2. Make Existing Franchise Store Callbacks
You likely made some calls to existing store owners or folks already in a franchise during your discovery process to see if the business or franchise model was right for you. Call those same people back, or at least the ones you may have connected with. Ask them more specific questions now that you have been bathed in paperwork and are “on the inside” now. In many cases, you’ll find the wealth of knowledge flows much more freely once you are part of the team.

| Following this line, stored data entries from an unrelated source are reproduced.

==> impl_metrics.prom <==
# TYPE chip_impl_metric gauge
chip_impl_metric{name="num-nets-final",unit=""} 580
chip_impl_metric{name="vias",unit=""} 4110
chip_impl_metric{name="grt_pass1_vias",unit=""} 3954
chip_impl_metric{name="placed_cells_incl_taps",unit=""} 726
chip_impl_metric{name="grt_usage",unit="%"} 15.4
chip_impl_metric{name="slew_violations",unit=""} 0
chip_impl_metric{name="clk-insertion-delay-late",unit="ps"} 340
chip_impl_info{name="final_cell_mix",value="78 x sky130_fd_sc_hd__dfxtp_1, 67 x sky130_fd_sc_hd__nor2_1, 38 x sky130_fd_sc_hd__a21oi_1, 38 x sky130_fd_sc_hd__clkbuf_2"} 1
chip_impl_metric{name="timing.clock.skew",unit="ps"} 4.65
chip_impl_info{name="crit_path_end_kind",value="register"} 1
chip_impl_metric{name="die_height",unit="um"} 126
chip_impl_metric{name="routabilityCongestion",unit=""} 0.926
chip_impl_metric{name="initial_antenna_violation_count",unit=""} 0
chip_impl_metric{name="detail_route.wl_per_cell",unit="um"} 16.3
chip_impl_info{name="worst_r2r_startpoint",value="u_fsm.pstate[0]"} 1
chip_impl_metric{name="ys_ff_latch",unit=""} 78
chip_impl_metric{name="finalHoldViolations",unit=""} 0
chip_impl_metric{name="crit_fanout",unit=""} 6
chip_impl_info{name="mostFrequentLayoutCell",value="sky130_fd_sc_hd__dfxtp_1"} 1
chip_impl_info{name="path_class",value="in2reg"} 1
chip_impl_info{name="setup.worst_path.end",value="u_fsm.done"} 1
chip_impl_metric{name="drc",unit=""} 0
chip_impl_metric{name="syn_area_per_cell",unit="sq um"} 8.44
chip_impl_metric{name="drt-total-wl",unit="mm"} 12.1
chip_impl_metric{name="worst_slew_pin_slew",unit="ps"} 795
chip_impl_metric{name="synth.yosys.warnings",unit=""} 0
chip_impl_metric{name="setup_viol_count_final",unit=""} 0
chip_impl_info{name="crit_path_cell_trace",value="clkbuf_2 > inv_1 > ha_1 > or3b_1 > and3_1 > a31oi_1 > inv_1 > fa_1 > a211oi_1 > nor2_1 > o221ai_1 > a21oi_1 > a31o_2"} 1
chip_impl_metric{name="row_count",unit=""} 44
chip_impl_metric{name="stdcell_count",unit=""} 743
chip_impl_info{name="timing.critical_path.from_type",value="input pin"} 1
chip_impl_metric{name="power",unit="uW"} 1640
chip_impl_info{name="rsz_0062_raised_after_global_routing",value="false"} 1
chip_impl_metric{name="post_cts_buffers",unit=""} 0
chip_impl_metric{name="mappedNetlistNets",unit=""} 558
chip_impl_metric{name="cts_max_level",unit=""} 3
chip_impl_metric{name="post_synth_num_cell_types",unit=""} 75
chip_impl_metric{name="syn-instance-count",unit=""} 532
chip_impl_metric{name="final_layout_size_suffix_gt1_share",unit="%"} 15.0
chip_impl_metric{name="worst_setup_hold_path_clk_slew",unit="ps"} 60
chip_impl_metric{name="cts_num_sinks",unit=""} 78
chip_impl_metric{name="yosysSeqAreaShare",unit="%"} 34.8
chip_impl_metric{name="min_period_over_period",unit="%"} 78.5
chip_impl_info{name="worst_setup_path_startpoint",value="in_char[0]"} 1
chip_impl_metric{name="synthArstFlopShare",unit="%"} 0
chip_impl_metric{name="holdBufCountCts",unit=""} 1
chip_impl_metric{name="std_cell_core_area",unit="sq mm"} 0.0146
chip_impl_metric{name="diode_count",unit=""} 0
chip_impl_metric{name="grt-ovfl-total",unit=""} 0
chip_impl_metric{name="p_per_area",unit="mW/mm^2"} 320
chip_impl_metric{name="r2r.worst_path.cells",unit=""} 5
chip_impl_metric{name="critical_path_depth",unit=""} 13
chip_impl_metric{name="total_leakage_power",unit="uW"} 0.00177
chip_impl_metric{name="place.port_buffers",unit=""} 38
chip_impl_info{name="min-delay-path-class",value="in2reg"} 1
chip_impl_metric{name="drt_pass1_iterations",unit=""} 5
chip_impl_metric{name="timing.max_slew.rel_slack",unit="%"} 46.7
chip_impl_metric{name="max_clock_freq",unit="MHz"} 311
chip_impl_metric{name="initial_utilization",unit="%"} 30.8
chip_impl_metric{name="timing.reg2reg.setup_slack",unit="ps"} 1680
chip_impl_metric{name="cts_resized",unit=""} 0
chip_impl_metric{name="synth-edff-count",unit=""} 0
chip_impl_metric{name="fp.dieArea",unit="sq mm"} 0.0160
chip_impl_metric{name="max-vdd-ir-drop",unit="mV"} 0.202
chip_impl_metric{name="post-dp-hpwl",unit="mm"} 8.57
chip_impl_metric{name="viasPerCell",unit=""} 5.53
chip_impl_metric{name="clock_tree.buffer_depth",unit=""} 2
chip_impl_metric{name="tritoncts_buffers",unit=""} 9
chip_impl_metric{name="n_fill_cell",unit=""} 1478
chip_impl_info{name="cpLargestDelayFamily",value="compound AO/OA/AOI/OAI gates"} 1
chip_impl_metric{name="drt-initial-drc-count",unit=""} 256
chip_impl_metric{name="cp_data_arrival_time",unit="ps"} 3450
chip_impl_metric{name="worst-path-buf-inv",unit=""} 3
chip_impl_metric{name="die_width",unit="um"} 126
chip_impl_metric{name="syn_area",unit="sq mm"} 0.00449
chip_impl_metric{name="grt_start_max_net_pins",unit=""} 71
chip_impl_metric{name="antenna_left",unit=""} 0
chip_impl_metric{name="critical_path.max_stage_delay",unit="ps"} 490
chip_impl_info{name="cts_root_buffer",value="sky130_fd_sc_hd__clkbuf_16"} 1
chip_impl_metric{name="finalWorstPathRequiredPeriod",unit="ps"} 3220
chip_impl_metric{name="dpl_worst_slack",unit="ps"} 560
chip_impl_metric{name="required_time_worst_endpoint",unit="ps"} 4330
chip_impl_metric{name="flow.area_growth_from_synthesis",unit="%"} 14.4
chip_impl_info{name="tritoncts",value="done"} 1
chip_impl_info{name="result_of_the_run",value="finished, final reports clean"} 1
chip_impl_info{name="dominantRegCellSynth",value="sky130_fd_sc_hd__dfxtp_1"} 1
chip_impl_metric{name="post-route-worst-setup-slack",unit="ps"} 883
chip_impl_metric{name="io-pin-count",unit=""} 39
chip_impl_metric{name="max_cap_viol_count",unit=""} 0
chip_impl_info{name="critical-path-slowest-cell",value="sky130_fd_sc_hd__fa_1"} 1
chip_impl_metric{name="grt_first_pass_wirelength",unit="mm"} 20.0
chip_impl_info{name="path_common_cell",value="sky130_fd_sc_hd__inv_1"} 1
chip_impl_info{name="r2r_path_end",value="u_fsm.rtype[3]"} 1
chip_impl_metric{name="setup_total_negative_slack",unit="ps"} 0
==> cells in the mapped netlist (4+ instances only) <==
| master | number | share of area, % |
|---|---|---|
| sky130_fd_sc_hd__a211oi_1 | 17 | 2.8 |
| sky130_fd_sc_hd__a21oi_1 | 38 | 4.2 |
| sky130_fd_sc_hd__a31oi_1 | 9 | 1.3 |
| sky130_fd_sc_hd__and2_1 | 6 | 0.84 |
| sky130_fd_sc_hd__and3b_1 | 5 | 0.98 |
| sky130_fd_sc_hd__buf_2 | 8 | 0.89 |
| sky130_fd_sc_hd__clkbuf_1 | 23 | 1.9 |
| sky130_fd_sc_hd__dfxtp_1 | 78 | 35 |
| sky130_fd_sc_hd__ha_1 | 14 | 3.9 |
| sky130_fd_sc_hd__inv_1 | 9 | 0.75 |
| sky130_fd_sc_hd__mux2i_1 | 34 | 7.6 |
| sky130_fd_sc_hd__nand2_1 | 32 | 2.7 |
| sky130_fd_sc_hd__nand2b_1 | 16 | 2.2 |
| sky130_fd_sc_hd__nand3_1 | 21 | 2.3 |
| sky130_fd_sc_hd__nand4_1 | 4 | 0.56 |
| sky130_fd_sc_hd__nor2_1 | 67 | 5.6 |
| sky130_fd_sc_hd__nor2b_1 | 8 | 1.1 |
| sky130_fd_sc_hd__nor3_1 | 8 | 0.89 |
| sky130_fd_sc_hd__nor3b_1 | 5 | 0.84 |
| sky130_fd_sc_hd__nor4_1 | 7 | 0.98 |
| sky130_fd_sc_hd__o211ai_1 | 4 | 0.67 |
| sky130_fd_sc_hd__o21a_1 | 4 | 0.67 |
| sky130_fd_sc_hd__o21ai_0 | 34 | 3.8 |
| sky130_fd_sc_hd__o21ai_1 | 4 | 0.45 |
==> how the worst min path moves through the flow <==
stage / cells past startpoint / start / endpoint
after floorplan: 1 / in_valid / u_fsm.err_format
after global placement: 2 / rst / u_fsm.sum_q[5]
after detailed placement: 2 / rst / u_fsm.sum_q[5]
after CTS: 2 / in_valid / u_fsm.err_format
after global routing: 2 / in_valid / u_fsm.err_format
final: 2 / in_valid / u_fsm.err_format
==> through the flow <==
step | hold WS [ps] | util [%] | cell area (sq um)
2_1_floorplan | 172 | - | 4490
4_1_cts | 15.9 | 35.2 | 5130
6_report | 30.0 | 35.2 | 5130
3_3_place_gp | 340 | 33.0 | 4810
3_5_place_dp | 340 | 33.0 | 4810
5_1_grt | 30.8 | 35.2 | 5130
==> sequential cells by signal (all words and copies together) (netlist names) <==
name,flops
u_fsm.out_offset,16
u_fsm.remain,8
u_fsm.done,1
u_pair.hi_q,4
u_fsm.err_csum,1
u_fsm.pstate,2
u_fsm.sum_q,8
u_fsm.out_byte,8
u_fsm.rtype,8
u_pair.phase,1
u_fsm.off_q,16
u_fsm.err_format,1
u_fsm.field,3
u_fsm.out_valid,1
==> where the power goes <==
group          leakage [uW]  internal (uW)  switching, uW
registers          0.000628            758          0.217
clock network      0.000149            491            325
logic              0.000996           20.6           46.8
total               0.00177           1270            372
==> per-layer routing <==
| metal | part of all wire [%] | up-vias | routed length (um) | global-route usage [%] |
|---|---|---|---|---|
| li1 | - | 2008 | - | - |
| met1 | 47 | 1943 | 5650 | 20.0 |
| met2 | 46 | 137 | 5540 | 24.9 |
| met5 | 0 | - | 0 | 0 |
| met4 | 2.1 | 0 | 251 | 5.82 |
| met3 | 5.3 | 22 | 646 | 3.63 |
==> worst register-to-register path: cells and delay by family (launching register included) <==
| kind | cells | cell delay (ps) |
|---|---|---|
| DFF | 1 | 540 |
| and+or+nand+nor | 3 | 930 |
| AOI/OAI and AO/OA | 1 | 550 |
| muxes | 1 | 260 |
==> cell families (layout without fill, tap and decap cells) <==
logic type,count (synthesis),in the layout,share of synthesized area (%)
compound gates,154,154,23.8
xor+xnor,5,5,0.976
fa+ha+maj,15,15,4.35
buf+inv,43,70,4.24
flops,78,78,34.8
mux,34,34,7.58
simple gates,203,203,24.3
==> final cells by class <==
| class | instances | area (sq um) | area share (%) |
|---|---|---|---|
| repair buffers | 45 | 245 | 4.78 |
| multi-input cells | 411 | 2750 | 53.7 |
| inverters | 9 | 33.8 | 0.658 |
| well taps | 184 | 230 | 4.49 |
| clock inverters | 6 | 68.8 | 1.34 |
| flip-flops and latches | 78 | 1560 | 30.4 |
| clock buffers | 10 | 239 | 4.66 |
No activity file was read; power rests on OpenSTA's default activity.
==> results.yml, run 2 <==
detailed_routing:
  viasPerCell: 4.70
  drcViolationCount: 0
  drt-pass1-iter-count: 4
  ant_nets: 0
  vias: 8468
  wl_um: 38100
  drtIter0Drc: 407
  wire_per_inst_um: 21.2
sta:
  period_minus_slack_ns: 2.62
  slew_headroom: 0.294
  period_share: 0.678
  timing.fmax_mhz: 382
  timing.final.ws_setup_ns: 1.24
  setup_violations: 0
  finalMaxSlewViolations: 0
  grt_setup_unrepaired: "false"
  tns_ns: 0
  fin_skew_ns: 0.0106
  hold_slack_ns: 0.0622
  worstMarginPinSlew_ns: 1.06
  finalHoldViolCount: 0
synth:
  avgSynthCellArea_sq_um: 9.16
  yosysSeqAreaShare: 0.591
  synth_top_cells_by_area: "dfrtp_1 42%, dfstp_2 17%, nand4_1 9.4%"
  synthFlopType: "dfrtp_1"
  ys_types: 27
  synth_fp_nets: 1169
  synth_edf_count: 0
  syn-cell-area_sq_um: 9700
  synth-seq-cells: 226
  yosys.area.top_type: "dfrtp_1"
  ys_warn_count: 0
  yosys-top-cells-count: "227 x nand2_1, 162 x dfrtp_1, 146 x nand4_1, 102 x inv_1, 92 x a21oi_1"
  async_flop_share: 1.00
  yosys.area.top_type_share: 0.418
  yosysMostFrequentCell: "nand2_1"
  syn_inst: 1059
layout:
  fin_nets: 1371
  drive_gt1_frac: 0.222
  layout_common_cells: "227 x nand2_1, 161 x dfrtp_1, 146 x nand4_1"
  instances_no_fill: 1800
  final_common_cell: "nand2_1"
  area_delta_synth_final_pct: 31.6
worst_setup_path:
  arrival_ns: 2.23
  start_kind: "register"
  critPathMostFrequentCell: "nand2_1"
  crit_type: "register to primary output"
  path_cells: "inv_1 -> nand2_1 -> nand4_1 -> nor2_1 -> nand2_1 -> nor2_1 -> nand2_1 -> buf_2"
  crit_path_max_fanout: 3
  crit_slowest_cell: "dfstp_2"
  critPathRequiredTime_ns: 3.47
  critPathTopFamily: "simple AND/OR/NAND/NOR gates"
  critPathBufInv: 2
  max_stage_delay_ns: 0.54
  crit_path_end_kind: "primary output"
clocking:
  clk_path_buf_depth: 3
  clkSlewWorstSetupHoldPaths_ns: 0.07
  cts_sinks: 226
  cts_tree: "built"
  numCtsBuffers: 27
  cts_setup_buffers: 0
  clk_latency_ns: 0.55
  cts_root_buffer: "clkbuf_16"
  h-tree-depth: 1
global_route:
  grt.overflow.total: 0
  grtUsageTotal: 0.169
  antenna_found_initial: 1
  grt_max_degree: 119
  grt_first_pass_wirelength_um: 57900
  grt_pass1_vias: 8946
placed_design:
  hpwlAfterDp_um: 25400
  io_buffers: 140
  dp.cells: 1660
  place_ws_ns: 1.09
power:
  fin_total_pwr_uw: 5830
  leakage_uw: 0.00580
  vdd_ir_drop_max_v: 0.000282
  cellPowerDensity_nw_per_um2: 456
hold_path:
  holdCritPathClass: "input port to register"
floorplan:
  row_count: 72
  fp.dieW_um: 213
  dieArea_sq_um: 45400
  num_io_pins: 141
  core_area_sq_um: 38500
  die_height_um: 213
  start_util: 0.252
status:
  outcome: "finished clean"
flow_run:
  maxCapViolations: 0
### src/rtl/spi_cmd_pkg.sv
// Shared constants and types for the SPI command engine.
// Assumes 32-bit registers and a word index taken from address bits 3:2.
package spi_cmd_pkg;
    localparam int REG_W     = 32;
    localparam int WORD_CTL  = 0;
    localparam int WORD_OPA  = 1;
    localparam int WORD_DAT  = 2;
    localparam int START_BIT = 8;
    localparam int BUSY_BIT  = 16;

    typedef enum logic [1:0] {
        SEQ_IDLE  = 2'd0,
        SEQ_SHIFT = 2'd1,
        SEQ_TAIL  = 2'd2
    } seq_state_t;

    typedef struct packed {
        logic [1:0] clk_sel;
        logic [1:0] size;
        logic [3:0] rx_cnt;
        logic [3:0] tx_cnt;
    } ctl_t;
endpackage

3. Nail Down the Infrastructure Items Early
I’ve come across many first-time franchise buyers who are also first-time business owners. In many cases, they handle business needs as they pop up, given they already have so much to do. Try and be proactive in anticipating what you’ll need behind the scenes of your business. A good example would be a bookkeeping person or tool; you could hire a CPA or try to learn QuickBooks and do it yourself. You’ll also need an HR tool to help with hiring
; we use Homebase and have found it to be a diverse tool for our needs. Some folks don’t think to have a good lawyer in their contacts or a payroll company ready in the wings. These positions will inevitably change hands as you try each choice on but planning ahead instead of as you need them gives you time to pick the best fit for long-term success.
4. Keep the Upfit Slim
When up-fitting a space for a new franchise, try to meet the branding requirements of the franchise in a modest way. You can use less expensive finishes or build-outs that still please the franchise concept without spending that extra money. This will keep your overhead lower, pay-off date closer, and your long-term success more likely. Zero in on the core needs of the franchise and the target customer and that will keep you from getting carried away in the extra $ items you may or may not be able to afford or need.